Start of Input
$ cat src/rtl/disp_pkg.sv
// disp_pkg: shared types and constants for the display scan block.
// FSM state enum, widths, 7-segment table, BCD add-3 helper.
package disp_pkg;

  typedef enum logic [1:0] {
    IDLE = 2'd0,
    CONV = 2'd1,
    LOAD = 2'd2
  } state_t;

  localparam int IN_W  = 12;
  localparam int DIG_N = 4;
  localparam int BCD_W = 16;

  // Active-high segments, bit 6 = a .. bit 0 = g.
  // Codes 10..15 are never produced by the converter; they stay dark.
  localparam logic [6:0] SEG_TAB [16] = '{
    7'b1111110, 7'b0110000, 7'b1101101, 7'b1111001,
    7'b0110011, 7'b1011011, 7'b1011111, 7'b1110000,
    7'b1111111, 7'b1111011, 7'b0000000, 7'b0000000,
    7'b0000000, 7'b0000000, 7'b0000000, 7'b0000000
  };

  function automatic logic [3:0] add3(input logic [3:0] n);
    return (n >= 4'd5) ? n + 4'd3 : n;
  endfunction

endpackage

$ cat src/rtl/display_scan_ctrl_seg7_dec.sv
// seg7_dec: combinational BCD nibble to 7-segment pattern.
// Ports: nib (4-bit digit code), seg (7-bit active-high a..g).
module seg7_dec
  import disp_pkg::*;
(
  input  logic [3:0] nib,
  output logic [6:0] seg
);

  assign seg = SEG_TAB[nib];

endmodule

$ cat src/rtl/display_scan_ctrl.sv
// display_scan_ctrl: 12-bit binary to 4-digit BCD, multiplexed 7-seg scan.
// Ports: CLK_i, RST_i (sync, active-high); IN_i/IN_VALID_i/IN_READY_o
// value handshake; CONV_DONE_o commit pulse; SEG_o (a..g), DIG_o
// (one-hot, bit 0 = units). Macro BLANK_LZ_EN enables leading-zero blanking.
module display_scan_ctrl
  import disp_pkg::*;
#(
  parameter int SCAN_DIV = 50000
) (
  input  logic             CLK_i,
  input  logic             RST_i,
  input  logic [IN_W-1:0]  IN_i,
  input  logic             IN_VALID_i,
  output logic             IN_READY_o,
  output logic             CONV_DONE_o,
  output logic [6:0]       SEG_o,
  output logic [DIG_N-1:0] DIG_o
);

  localparam int PW = (SCAN_DIV > 1) ? $clog2(SCAN_DIV) : 1;
  localparam logic [PW-1:0] P_LAST = PW'(SCAN_DIV - 1);

  state_t state, state_nx;

  logic [IN_W-1:0]  sh;
  logic [BCD_W-1:0] bcd;
  logic [BCD_W-1:0] bcd_adj;
  logic [BCD_W-1:0] disp;
  logic [3:0]       cnt;
  logic [PW-1:0]    presc;
  logic [1:0]       idx;
  logic             shift_en;
  logic             accept;
  logic             last_shift;
  logic [3:0]       nib;
  logic [6:0]       seg_raw;
  logic             blank;
  logic             unused_msb;

  assign accept     = IN_VALID_i & IN_READY_o;
  assign last_shift = (cnt == 4'd11);

  always_ff @(posedge CLK_i) begin
    if (RST_i) state <= IDLE;
    else       state <= state_nx;
  end

  always_comb begin
    state_nx = state;
    unique case (state)
      IDLE:    if (IN_VALID_i) state_nx = CONV;
      CONV:    if (last_shift) state_nx = LOAD;
      LOAD:    state_nx = IDLE;
      default: state_nx = IDLE;
    endcase
  end

  always_comb begin
    IN_READY_o  = 1'b0;
    CONV_DONE_o = 1'b0;
    shift_en    = 1'b0;
    unique case (1'b1)
      state == IDLE: IN_READY_o  = 1'b1;
      state == CONV: shift_en    = 1'b1;
      state == LOAD: CONV_DONE_o = 1'b1;
      default: ;
    endcase
  end

  always_comb begin
    bcd_adj = bcd;
    for (int i = 0; i < DIG_N; i++)
      bcd_adj[4*i +: 4] = add3(bcd[4*i +: 4]);
  end

  // The top BCD bit never carries a value for 12-bit inputs (max 4095).
  assign unused_msb = bcd_adj[BCD_W-1];

  always_ff @(posedge CLK_i) begin
    if (RST_i) begin
      sh   <= '0;
      bcd  <= '0;
      cnt  <= '0;
      disp <= '0;
    end else begin
      if (accept) begin
        sh  <= IN_i;
        bcd <= '0;
        cnt <= '0;
      end else if (shift_en) begin
        bcd <= {bcd_adj[BCD_W-2:0], sh[IN_W-1]};
        sh  <= {sh[IN_W-2:0], 1'b0};
        cnt <= cnt + 4'd1;
      end
      if (CONV_DONE_o) disp <= bcd;
    end
  end

  always_ff @(posedge CLK_i) begin
    if (RST_i) begin
      presc <= '0;
      idx   <= '0;
    end else if (presc == P_LAST) begin
      presc <= '0;
      idx   <= idx + 2'd1;
    end else begin
      presc <= presc + PW'(1);
    end
  end

  assign nib = disp[{idx, 2'b00} +: 4];

  seg7_dec u_dec (
    .nib (nib),
    .seg (seg_raw)
  );

`ifdef BLANK_LZ_EN
  // A digit goes dark when it and every digit above it are zero.
  always_comb begin
    blank = 1'b0;
    unique case (idx)
      2'd1:    blank = ~|disp[15:4];
      2'd2:    blank = ~|disp[15:8];
      2'd3:    blank = ~|disp[15:12];
      default: blank = 1'b0;
    endcase
  end
`else
  assign blank = 1'b0;
`endif

  assign SEG_o = blank ? 7'b0000000 : seg_raw;
  assign DIG_o = 4'b0001 << idx;

endmodule

$ cat config.mk
export PLATFORM = sky130hd
export DESIGN_NAME = display_scan_ctrl
export DESIGN_NICKNAME = d
export VERILOG_FILES = /design/src/rtl/disp_pkg.sv /design/src/rtl/display_scan_ctrl_seg7_dec.sv /design/src/rtl/display_scan_ctrl.sv
export SDC_FILE = /design/constraint.sdc
export NUM_CORES = 1
export LEC_CHECK = 0
export ABC_AREA = 1
export ABC_CLOCK_PERIOD_IN_PS = 2100
export CAP_MARGIN = 20
export CORE_MARGIN = 2
export CORE_UTILIZATION = 30
export CTS_CLUSTER_DIAMETER = 200
export DETAILED_ROUTE_END_ITERATION = 16
export DONT_BUFFER_PORTS = 1
export PLACE_DENSITY = 0.47
export SYNTH_ARGS = -nofsm -noshare
export SYNTH_HDL_FRONTEND = slang
export SYNTH_SLANG_ARGS = --single-unit
$ cat constraint.sdc
create_clock -name CLK_i -period 2.1 [get_ports CLK_i]
set_clock_uncertainty 0.1 [all_clocks]
set_input_delay 0.315 -clock CLK_i [delete_from_list [all_inputs] [get_ports CLK_i]]
set_output_delay 0.315 -clock CLK_i [all_outputs]
set_load 0.01 [all_outputs]
==> results.py <==
metrics = {
    "synth": {
        "syn_nets": 581,
        "ys_seq_area_frac": 0.372,
        "ys_warn_count": 0,
        "synth-edff-count": 0,
        "synthFlopType": "dfxtp_1",
        "synth-async-reset-ratio": 0,
        "synth_top_area_share": 0.372,
        "synth_seq_cells": 68,
        "yosysUniqueCellTypes": 27,
        "syn_area_um2": 3660,
        "synth_cells": 546,
        "synth_top_area_cell": "dfxtp_1",
        "avgSynthCellArea_um2": 6.70,
        "synthTopCellsByArea": "dfxtp_1, nand2_1, a21oi_1, ha_1, inv_1",
    },
    "final_layout": {
        "drive_above_1_share": 0.121,
        "final_common_cell": "nand2_1",
        "layout_common_cells": "nand2_1, dfxtp_1, inv_1, nor2_1, a21oi_1",
        "antennaDiodeCount": 0,
        "final_nets": 584,
        "syn_to_final_growth_pct": 15.2,
        "fillers": 1288,
        "final_util": 0.352,
        "postLayoutCellArea_um2": 4220,
    },
    "global_route": {
        "grtUsageMet3": 0.0238,
        "grt_util_met2": 0.203,
        "busiest_layer": "met2",
        "grt_pass1_vias": 2969,
        "met1_usage": 0.171,
        "antenna_found_initial": 0,
        "grt_pass1_wl_mm": 13.8,
        "grt_max_degree": 32,
        "overflow": 0,
        "grt_usage": 0.130,
    },
    "floorplanning": {
        "io_pins": 28,
        "die_w_um": 114,
        "die_area_um2": 13100,
        "die-height_um": 114,
        "num_rows": 40,
        "core-area_um2": 12000,
        "floorplan.initialDensity": 0.306,
    },
    "clocking": {
        "cts_tree": "built",
        "clock-sinks": 68,
        "clkTransAtPathRegs_ps": 60,
        "cts_max_path_buffers": 2,
        "clkLatencyLatePin_ps": 330,
        "cts.htree.levels": 3,
        "cts_buffers": 9,
        "clockRootBuffer": "clkbuf_16",
    },
    "placement": {
        "dpl.hpwl_mm": 5.41,
        "io_buffer_count": 0,
        "dp_slack_ps": 113,
        "gp_congestion": 0.780,
        "place_area_um2": 3770,
    },
    "critical_path": {
        "reg2reg_slack_ps": 530,
        "start_kind": "flop",
        "path_max_fanout": 6,
        "path_buf_inv": 2,
        "crit_required_ps": 1680,
        "critical_path.max_stage_delay_ps": 360,
        "r2r_start": "presc[0]",
        "arrival_ps": 1690,
        "crit_top_cell": "nand2_1",
        "cpMaxStageDelayCell": "dfxtp_4",
        "cp_cell_sequence": "buf_6 -> o21ai_2 -> nand2_1 -> nand2_2 -> inv_4 -> ha_4 -> nand3_4 -> nand2_1 -> nand2_1 -> nand2_2",
        "end_kind": "output pin",
        "ff2ff_path_depth": 6,
        "r2r_end": "presc[14]",
        "crit_type": "reg -> out",
        "cpLargestDelayFamily": "simple AND/OR/NAND/NOR gates",
    },
    "drt": {
        "drc_errors": 0,
        "ant_nets": 0,
        "post_drt_wl_per_cell_um": 11.1,
        "via_per_inst": 4.55,
        "drtIter0Drc": 157,
        "vias": 3188,
        "dr.pass1.iters": 4,
        "drt_wl_total_mm": 7.80,
    },
    "sta": {
        "min_period_over_period": 1.00,
        "slew_headroom": 0.574,
        "max_freq_ghz": 0.474,
        "fin_ws_ps": -9.29,
        "drv_slew": 0,
        "grt_setup_unrepaired": "yes",
        "hold_viol": 0,
        "worst_slew_pin_slew_ps": 637,
        "final.min_clock_period_ps": 2110,
        "setup_viol_count_final": 3,
        "whs_ps": 42.3,
    },
    "worst_hold_path": {
        "hold_end": "sh[0]",
        "min_from": "IN_i[0]",
        "hold_path.class": "in -> reg",
        "hold_depth": 2,
    },
    "power_and_ir_drop": {
        "p_leak_uw": 0.00173,
        "p_per_area_nw_per_um2": 726,
        "vdd_drop_max_v": 0.000413,
    },
    "status": {
        "violations": "setup timing",
        "outcome": "finished, violations left",
    },
    "flow_run": {
        "maxCapViolations": 0,
    },
}
[state kept, by name, indices dropped and copies added, names as in the netlist]
| register | count |
|---|---|
| bcd | 16 |
| cnt | 4 |
| disp | 16 |
| idx | 2 |
| presc | 16 |
| sh | 12 |
| state | 2 |
[what timing repair did]
item                       4_1_cts  5_1_grt
resized for setup               22       13
setup buffers                    3        0
setup endpoints to repair        7        7
hold endpoints to repair        15        0
hold buffers                     1        0
pin swaps                        8        5
[logic make-up (layout without fill, tap and decap cells)]
logic type	after synthesis	count (layout)	synth area share
flip-flops	68	68	0.372
adder cells (fa/ha/maj)	20	20	0.0684
buffers and inverters	84	92	0.103
AND/OR/NAND/NOR	290	290	0.337
AO/OA/AOI/OAI	79	79	0.108
XOR/XNOR	5	5	0.0120
[cell type report]
cell class	count	area, um^2	area share
Timing Repair Buffer	13	104	0.0246
Tap cell	147	184	0.0436
Clock buffer	12	256	0.0608
Clock inverter	4	47.5	0.0113
Inverter	63	239	0.0567
Multi-Input combinational cell	394	2020	0.479
Sequential cell	68	1370	0.324
[through the flow]
| stage | setup TNS, ps | instances | total power, uW |
|---|---|---|---|
| 6_report | -21.8 | 701 | 3060 |
| 3_5_place_dp | 0 | 681 | 1560 |
| 5_1_grt | -626 | 701 | 3220 |
| 4_1_cts | -90.6 | 701 | 3120 |
| 3_3_place_gp | 0 | 681 | 1560 |
| 2_1_floorplan | 0 | 546 | 1540 |
[power breakdown]
group / total [uW] / internal [uW] / switching (uW)
combinational: 189 / 61.6 / 127
sequential: 1350 / 1320 / 26.6
clock: 1520 / 979 / 543
total: 3060 / 2360 / 697
[how the worst max path moves through the flow]
stage / start / endpoint / cells after the start
4_1_cts: idx[0] / SEG_o[1] / 10
6_report: idx[0] / SEG_o[3] / 10
3_3_place_gp: idx[0] / SEG_o[3] / 10
2_1_floorplan: idx[0] / SEG_o[3] / 11
5_1_grt: idx[0] / SEG_o[3] / 10
3_5_place_dp: idx[0] / SEG_o[3] / 10
[Yosys cell counts (2+ instances only)]
cell      count
xor2_1        4
nand4_1       3
inv_2         2
nor2_4        2
buf_4         4
nand2_2       4
nand3_2       2
inv_1        61
nor3_1        3
clkbuf_1      6
a21oi_1      53
o21ai_0      26
nand3b_1      7
buf_6         3
nor2_2        2
buf_2         6
ha_1         20
nand3_1      36
nand2_1     172
dfxtp_1      68
nor2_1       56
[metal layers]
metal,up-vias,wire (um)
met5,-,0
met4,0,180
met3,12,209
met2,29,3430
met1,1424,3980
li1,1723,-
[worst reg2reg max path: stages (launching register included)]
cell and delay [ps]:
dfxtp_1 380, ha_1 250, nand3_2 150, nor2_2 200, nand2_2 110, nand2_4 190, a21oi_1 70
No activity file was read; power rests on OpenSTA's default activity.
End of Input
### What the task requires
Output, unchanged, the lines of the listing above from the first one through the one holding "logic [BCD_W-1:0] bcd_adj;". Leave out every line after it.

### Reply
$ cat src/rtl/disp_pkg.sv
// disp_pkg: shared types and constants for the display scan block.
// FSM state enum, widths, 7-segment table, BCD add-3 helper.
package disp_pkg;

  typedef enum logic [1:0] {
    IDLE = 2'd0,
    CONV = 2'd1,
    LOAD = 2'd2
  } state_t;

  localparam int IN_W  = 12;
  localparam int DIG_N = 4;
  localparam int BCD_W = 16;

  // Active-high segments, bit 6 = a .. bit 0 = g.
  // Codes 10..15 are never produced by the converter; they stay dark.
  localparam logic [6:0] SEG_TAB [16] = '{
    7'b1111110, 7'b0110000, 7'b1101101, 7'b1111001,
    7'b0110011, 7'b1011011, 7'b1011111, 7'b1110000,
    7'b1111111, 7'b1111011, 7'b0000000, 7'b0000000,
    7'b0000000, 7'b0000000, 7'b0000000, 7'b0000000
  };

  function automatic logic [3:0] add3(input logic [3:0] n);
    return (n >= 4'd5) ? n + 4'd3 : n;
  endfunction

endpackage

$ cat src/rtl/display_scan_ctrl_seg7_dec.sv
// seg7_dec: combinational BCD nibble to 7-segment pattern.
// Ports: nib (4-bit digit code), seg (7-bit active-high a..g).
module seg7_dec
  import disp_pkg::*;
(
  input  logic [3:0] nib,
  output logic [6:0] seg
);

  assign seg = SEG_TAB[nib];

endmodule

$ cat src/rtl/display_scan_ctrl.sv
// display_scan_ctrl: 12-bit binary to 4-digit BCD, multiplexed 7-seg scan.
// Ports: CLK_i, RST_i (sync, active-high); IN_i/IN_VALID_i/IN_READY_o
// value handshake; CONV_DONE_o commit pulse; SEG_o (a..g), DIG_o
// (one-hot, bit 0 = units). Macro BLANK_LZ_EN enables leading-zero blanking.
module display_scan_ctrl
  import disp_pkg::*;
#(
  parameter int SCAN_DIV = 50000
) (
  input  logic             CLK_i,
  input  logic             RST_i,
  input  logic [IN_W-1:0]  IN_i,
  input  logic             IN_VALID_i,
  output logic             IN_READY_o,
  output logic             CONV_DONE_o,
  output logic [6:0]       SEG_o,
  output logic [DIG_N-1:0] DIG_o
);

  localparam int PW = (SCAN_DIV > 1) ? $clog2(SCAN_DIV) : 1;
  localparam logic [PW-1:0] P_LAST = PW'(SCAN_DIV - 1);

  state_t state, state_nx;

  logic [IN_W-1:0]  sh;
  logic [BCD_W-1:0] bcd;
  logic [BCD_W-1:0] bcd_adj;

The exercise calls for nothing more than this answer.